Context: an optimization exercise on an open-source flow, tuned for small area, a short achievable clock period and few clock cycles. The choices shown serve that exercise and are no tape-out recipe. In this exercise RTL edits were held to simulation tests only and were not proved equivalent to the original.

==> inputs of job 2112 <==
Design fec_engine, start of the top module:
module fec_engine (
    input  wire        clk,
    input  wire        rst,
    input  wire        cfg_valid,
    output wire        cfg_ready,
    input  wire [9:0]  cfg_k,
    input  wire [11:0] cfg_len,
    output reg  [5:0]  stat_p,
    output reg         stat_m16,
    output reg         stat_unavail,
    input  wire        in_valid,
    output wire        in_ready,
    input  wire [15:0] in_sym,
    output wire        out_valid,
    input  wire        out_ready,
    output wire [15:0] out_sym
);
Settings: LEC_CHECK=0, CAP_MARGIN=20, CORE_MARGIN=2, CORE_UTILIZATION=60, PLACE_DENSITY=0.7, SETUP_SLACK_MARGIN=5, SLEW_MARGIN=20; clock period 10.0 ns.
run.sh (not shown) runs the stock make flow with config.mk's settings and CLKGATE_MAP_FILE= SYNTH_SCRIPT=/design/flow/synth_recipe.tcl, a recipe that flattens the netlist after the stock synthesis.
==> job 9133 (differences from job 2112) <==
--- a/flow/design.v
+++ b/flow/design.v
@@ -31,20 +31,20 @@
             t8[7] = x[5];
         end
     endfunction
     function [15:0] t16;
         input [15:0] x;
         begin
-            t16[0] = x[0] ^ x[1] ^ x[2] ^ x[4] ^ x[5] ^ x[7] ^ x[9] ^ x[10] ^ x[13] ^ x[14];
-            t16[1] = x[8] ^ x[9] ^ x[11];
-            t16[2] = x[4] ^ x[6] ^ x[10];
-            t16[3] = x[1] ^ x[2] ^ x[4] ^ x[5] ^ x[7] ^ x[8] ^ x[10] ^ x[11] ^ x[12] ^ x[13] ^ x[14];
-            t16[4] = x[1] ^ x[2] ^ x[4] ^ x[7] ^ x[8] ^ x[11] ^ x[13] ^ x[14];
-            t16[5] = x[2] ^ x[3] ^ x[4] ^ x[6] ^ x[13];
-            t16[6] = x[5] ^ x[9] ^ x[10] ^ x[14];
-            t16[7] = x[6] ^ x[8] ^ x[11] ^ x[14];
+            t16[0] = x[0] ^ x[3] ^ x[4] ^ x[6] ^ x[7] ^ x[13] ^ x[14];
+            t16[1] = x[1] ^ x[2] ^ x[4] ^ x[5] ^ x[6] ^ x[8] ^ x[9] ^ x[11] ^ x[14];
+            t16[2] = x[1] ^ x[5] ^ x[6] ^ x[11] ^ x[12] ^ x[13];
+            t16[3] = x[3] ^ x[4] ^ x[9] ^ x[15];
+            t16[4] = x[1] ^ x[4] ^ x[6] ^ x[7] ^ x[8] ^ x[9] ^ x[10] ^ x[11] ^ x[14] ^ x[15];
+            t16[5] = x[3] ^ x[4] ^ x[5] ^ x[10] ^ x[12] ^ x[14];
+            t16[6] = x[3] ^ x[4] ^ x[6] ^ x[7] ^ x[8] ^ x[10] ^ x[15];
+            t16[7] = x[1] ^ x[2] ^ x[4] ^ x[5] ^ x[8] ^ x[9] ^ x[10];
             t16[8] = x[2] ^ x[5] ^ x[7] ^ x[8] ^ x[11] ^ x[12] ^ x[13] ^ x[14] ^ x[15];
             t16[9] = x[1] ^ x[2] ^ x[3] ^ x[5] ^ x[7] ^ x[8] ^ x[12] ^ x[13] ^ x[14] ^ x[15];
             t16[10] = x[3] ^ x[4] ^ x[5] ^ x[6] ^ x[7] ^ x[8] ^ x[11] ^ x[12] ^ x[13] ^ x[15];
             t16[11] = x[2] ^ x[7] ^ x[8] ^ x[10] ^ x[13];
             t16[12] = x[1] ^ x[2] ^ x[4] ^ x[7] ^ x[8] ^ x[10] ^ x[14] ^ x[15];
             t16[13] = x[9] ^ x[10] ^ x[11];
@@ -65,28 +65,28 @@
             i8[7] = x[1] ^ x[2] ^ x[7];
         end
     endfunction
     function [15:0] i16;
         input [15:0] x;
         begin
-            i16[0] = x[0] ^ x[1] ^ x[12] ^ x[13] ^ x[14] ^ x[15];
-            i16[1] = x[1] ^ x[2] ^ x[3] ^ x[4] ^ x[5] ^ x[7] ^ x[10] ^ x[12] ^ x[13];
-            i16[2] = x[1] ^ x[3] ^ x[5] ^ x[6] ^ x[7] ^ x[9] ^ x[13] ^ x[14] ^ x[15];
-            i16[3] = x[1] ^ x[2] ^ x[7] ^ x[8] ^ x[9] ^ x[11] ^ x[12] ^ x[13] ^ x[15];
-            i16[4] = x[1] ^ x[2] ^ x[3] ^ x[4] ^ x[5] ^ x[6] ^ x[7] ^ x[10] ^ x[11] ^ x[13] ^ x[14] ^ x[15];
-            i16[5] = x[3] ^ x[4] ^ x[5] ^ x[10] ^ x[11] ^ x[13] ^ x[14] ^ x[15];
-            i16[6] = x[1] ^ x[4] ^ x[6] ^ x[7] ^ x[12] ^ x[13] ^ x[14] ^ x[15];
-            i16[7] = x[3] ^ x[7] ^ x[8] ^ x[9] ^ x[10] ^ x[11] ^ x[15];
-            i16[8] = x[1] ^ x[3] ^ x[5] ^ x[10] ^ x[11] ^ x[12] ^ x[13];
-            i16[9] = x[4] ^ x[12] ^ x[13] ^ x[15];
-            i16[10] = x[3] ^ x[5] ^ x[10] ^ x[11] ^ x[12];
-            i16[11] = x[3] ^ x[4] ^ x[5] ^ x[10] ^ x[11] ^ x[15];
-            i16[12] = x[3] ^ x[12] ^ x[13] ^ x[14] ^ x[15];
-            i16[13] = x[5] ^ x[6] ^ x[8] ^ x[10] ^ x[14];
-            i16[14] = x[6] ^ x[14];
-            i16[15] = x[5] ^ x[6] ^ x[8] ^ x[10] ^ x[14] ^ x[15];
+            i16[0] = x[0] ^ x[1] ^ x[8] ^ x[9] ^ x[11] ^ x[14];
+            i16[1] = x[1] ^ x[2] ^ x[3] ^ x[4] ^ x[5] ^ x[7] ^ x[9] ^ x[10] ^ x[11];
+            i16[2] = x[1] ^ x[3] ^ x[5] ^ x[6] ^ x[7] ^ x[9] ^ x[11] ^ x[12] ^ x[13];
+            i16[3] = x[1] ^ x[2] ^ x[7] ^ x[9] ^ x[11] ^ x[15];
+            i16[4] = x[1] ^ x[2] ^ x[3] ^ x[4] ^ x[5] ^ x[6] ^ x[7] ^ x[8] ^ x[9] ^ x[11] ^ x[12];
+            i16[5] = x[3] ^ x[4] ^ x[5] ^ x[8] ^ x[9] ^ x[10] ^ x[13] ^ x[14] ^ x[15];
+            i16[6] = x[1] ^ x[4] ^ x[6] ^ x[7] ^ x[8] ^ x[9] ^ x[13];
+            i16[7] = x[3] ^ x[7] ^ x[8] ^ x[9] ^ x[11] ^ x[13] ^ x[14] ^ x[15];
+            i16[8] = x[1] ^ x[3] ^ x[5] ^ x[8] ^ x[9] ^ x[10] ^ x[11] ^ x[13] ^ x[14];
+            i16[9] = x[4] ^ x[9] ^ x[10] ^ x[11] ^ x[15];
+            i16[10] = x[3] ^ x[5] ^ x[8] ^ x[11] ^ x[13];
+            i16[11] = x[3] ^ x[4] ^ x[5] ^ x[8] ^ x[9] ^ x[10] ^ x[15];
+            i16[12] = x[3] ^ x[9] ^ x[12] ^ x[14] ^ x[15];
+            i16[13] = x[5] ^ x[6] ^ x[8] ^ x[9] ^ x[10] ^ x[11] ^ x[12] ^ x[15];
+            i16[14] = x[6] ^ x[8] ^ x[10] ^ x[11] ^ x[15];
+            i16[15] = x[5] ^ x[6] ^ x[8] ^ x[9] ^ x[10] ^ x[11] ^ x[12];
         end
     endfunction
     function [7:0] sq3;
         input [7:0] x;
         begin
             sq3[0] = x[0] ^ x[1] ^ x[2] ^ x[6] ^ x[7];
@@ -99,33 +99,33 @@
             sq3[7] = x[7];
         end
     endfunction
     function [7:0] musq3;
         input [7:0] x;
         begin
-            musq3[0] = x[5] ^ x[6];
-            musq3[1] = x[4] ^ x[6] ^ x[7];
-            musq3[2] = x[4] ^ x[6];
-            musq3[3] = x[4] ^ x[5] ^ x[6] ^ x[7];
-            musq3[4] = x[2] ^ x[3] ^ x[5] ^ x[7];
-            musq3[5] = x[3] ^ x[4] ^ x[6];
-            musq3[6] = x[1] ^ x[2] ^ x[4] ^ x[5];
-            musq3[7] = x[0] ^ x[2] ^ x[3] ^ x[5];
+            musq3[0] = x[1];
+            musq3[1] = x[0];
+            musq3[2] = x[1] ^ x[2] ^ x[3];
+            musq3[3] = x[0] ^ x[3];
+            musq3[4] = x[1] ^ x[5] ^ x[6] ^ x[7];
+            musq3[5] = x[0] ^ x[4] ^ x[7];
+            musq3[6] = x[1] ^ x[2] ^ x[3] ^ x[7];
+            musq3[7] = x[0] ^ x[3] ^ x[6];
         end
     endfunction
     function [7:0] mu3;
         input [7:0] x;
         begin
-            mu3[0] = x[5] ^ x[7];
-            mu3[1] = x[4] ^ x[5] ^ x[6] ^ x[7];
-            mu3[2] = x[4] ^ x[5] ^ x[6];
-            mu3[3] = x[4] ^ x[7];
-            mu3[4] = x[2] ^ x[6];
-            mu3[5] = x[3] ^ x[7];
-            mu3[6] = x[1] ^ x[3] ^ x[5] ^ x[7];
-            mu3[7] = x[0] ^ x[1] ^ x[2] ^ x[3] ^ x[4] ^ x[5] ^ x[6] ^ x[7];
+            mu3[0] = x[1] ^ x[2] ^ x[5];
+            mu3[1] = x[0] ^ x[1] ^ x[3] ^ x[4] ^ x[5];
+            mu3[2] = x[1] ^ x[7];
+            mu3[3] = x[0] ^ x[1] ^ x[6] ^ x[7];
+            mu3[4] = x[1] ^ x[2];
+            mu3[5] = x[0] ^ x[1] ^ x[3];
+            mu3[6] = x[1];
+            mu3[7] = x[0] ^ x[1];
         end
     endfunction
     function [15:0] tm;
         input [15:0] x;
         input        w16;
         begin
==> comparison table <==
                                                                                                                   job 2112                       job 9133
Outcome                                                                                             complete, no violations                failed layout checks
Reasons for failing layout checks                                                                                         -  capacitance limit, slew limit
Number of inserted filler cells in the final layout                                                                   17600                          17600
Nonclk inv count                                                                                                        223                            241
Chip width                                                                                                           464 µm                         464 µm
Multiplexer fraction of the synthesized cell area                                                                     4.92%                          4.65%
Area of the mapped netlist                                                                                       127000 µm²                     127000 µm²
Total wire length after detailed routing                                                                             454 mm                         448 mm
Endpoint of the worst register-to-register path                                                            g_lane[0].x_r[7]               g_lane[4].x_r[3]
Arithmetic-cell share of the synthesized area counting full adders, half adders and majority gates                    1.95%                          1.93%
Cell area after layout                                                                                           138000 µm²                     137000 µm²
Number of antenna violations at the first check in global routing                                                        52                             50
Worst endpoint data arrival time                                                                                    5.81 ns                        5.82 ns
Clock-pin slew reported for the worst setup and hold paths after clock tree synthesis                               0.07 ns                        0.06 ns
Register fraction of the total cell area                                                                              27.3%                          27.5%
GR met2 Demand/Resource                                                                                               59.4%                          59.4%
Worst slew slack as a fraction of its limit                                                                           16.0%                        -0.733%
Total via count in the routed design                                                                                 110000                         109000
Min Tclk post-route                                                                                                 5.08 ns                        5.06 ns
Testbench counts of job 2112, summed over its fixed seeds: cycles 47,564.
Testbench counts of job 9133, summed over its fixed seeds: cycles 47,564.

separate check: timing with driven ports:
Ports are ideal in the flow. The routed layouts listed here were re-timed in OpenROAD.
Step 1, drivers: a clkbuf_16 drives clk and a buf_2 each remaining input, both assumed.
Step 2 adds t to the input delays and takes it off the output delays; t is the mean of the earliest and latest rising clock arrival at the registers after step 1. Input paths then give back, and output paths get back, about the clock's delay inside the block.
Three values: ideal ports, drivers, drivers and shift; two values: the first two.
run	t, ns	setup WS [ns]	hold slack, ns
job 2112	0.964	4.923 / 4.923 / 4.294	0.305 / 0.305 / 0.305
job 9133	0.974	4.938 / 4.938 / 4.600	0.314 / 0.314 / 0.314
The setup slack of job 2112, which loses most, moves by 0.000 ns with the drivers and by -0.629 ns with both steps.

* * * * * * * * *

Return, with no change at all, every line in the entries above from the line containing "x[8] ^ x[11] ^ x[13] ^ x[14];" through the line containing "x[1] ^ x[2] ^ x[7] ^ x[8]".

-            t16[4] = x[1] ^ x[2] ^ x[4] ^ x[7] ^ x[8] ^ x[11] ^ x[13] ^ x[14];
-            t16[5] = x[2] ^ x[3] ^ x[4] ^ x[6] ^ x[13];
-            t16[6] = x[5] ^ x[9] ^ x[10] ^ x[14];
-            t16[7] = x[6] ^ x[8] ^ x[11] ^ x[14];
+            t16[0] = x[0] ^ x[3] ^ x[4] ^ x[6] ^ x[7] ^ x[13] ^ x[14];
+            t16[1] = x[1] ^ x[2] ^ x[4] ^ x[5] ^ x[6] ^ x[8] ^ x[9] ^ x[11] ^ x[14];
+            t16[2] = x[1] ^ x[5] ^ x[6] ^ x[11] ^ x[12] ^ x[13];
+            t16[3] = x[3] ^ x[4] ^ x[9] ^ x[15];
+            t16[4] = x[1] ^ x[4] ^ x[6] ^ x[7] ^ x[8] ^ x[9] ^ x[10] ^ x[11] ^ x[14] ^ x[15];
+            t16[5] = x[3] ^ x[4] ^ x[5] ^ x[10] ^ x[12] ^ x[14];
+            t16[6] = x[3] ^ x[4] ^ x[6] ^ x[7] ^ x[8] ^ x[10] ^ x[15];
+            t16[7] = x[1] ^ x[2] ^ x[4] ^ x[5] ^ x[8] ^ x[9] ^ x[10];
             t16[8] = x[2] ^ x[5] ^ x[7] ^ x[8] ^ x[11] ^ x[12] ^ x[13] ^ x[14] ^ x[15];
             t16[9] = x[1] ^ x[2] ^ x[3] ^ x[5] ^ x[7] ^ x[8] ^ x[12] ^ x[13] ^ x[14] ^ x[15];
             t16[10] = x[3] ^ x[4] ^ x[5] ^ x[6] ^ x[7] ^ x[8] ^ x[11] ^ x[12] ^ x[13] ^ x[15];
             t16[11] = x[2] ^ x[7] ^ x[8] ^ x[10] ^ x[13];
             t16[12] = x[1] ^ x[2] ^ x[4] ^ x[7] ^ x[8] ^ x[10] ^ x[14] ^ x[15];
             t16[13] = x[9] ^ x[10] ^ x[11];
@@ -65,28 +65,28 @@
             i8[7] = x[1] ^ x[2] ^ x[7];
         end
     endfunction
     function [15:0] i16;
         input [15:0] x;
         begin
-            i16[0] = x[0] ^ x[1] ^ x[12] ^ x[13] ^ x[14] ^ x[15];
-            i16[1] = x[1] ^ x[2] ^ x[3] ^ x[4] ^ x[5] ^ x[7] ^ x[10] ^ x[12] ^ x[13];
-            i16[2] = x[1] ^ x[3] ^ x[5] ^ x[6] ^ x[7] ^ x[9] ^ x[13] ^ x[14] ^ x[15];
-            i16[3] = x[1] ^ x[2] ^ x[7] ^ x[8] ^ x[9] ^ x[11] ^ x[12] ^ x[13] ^ x[15];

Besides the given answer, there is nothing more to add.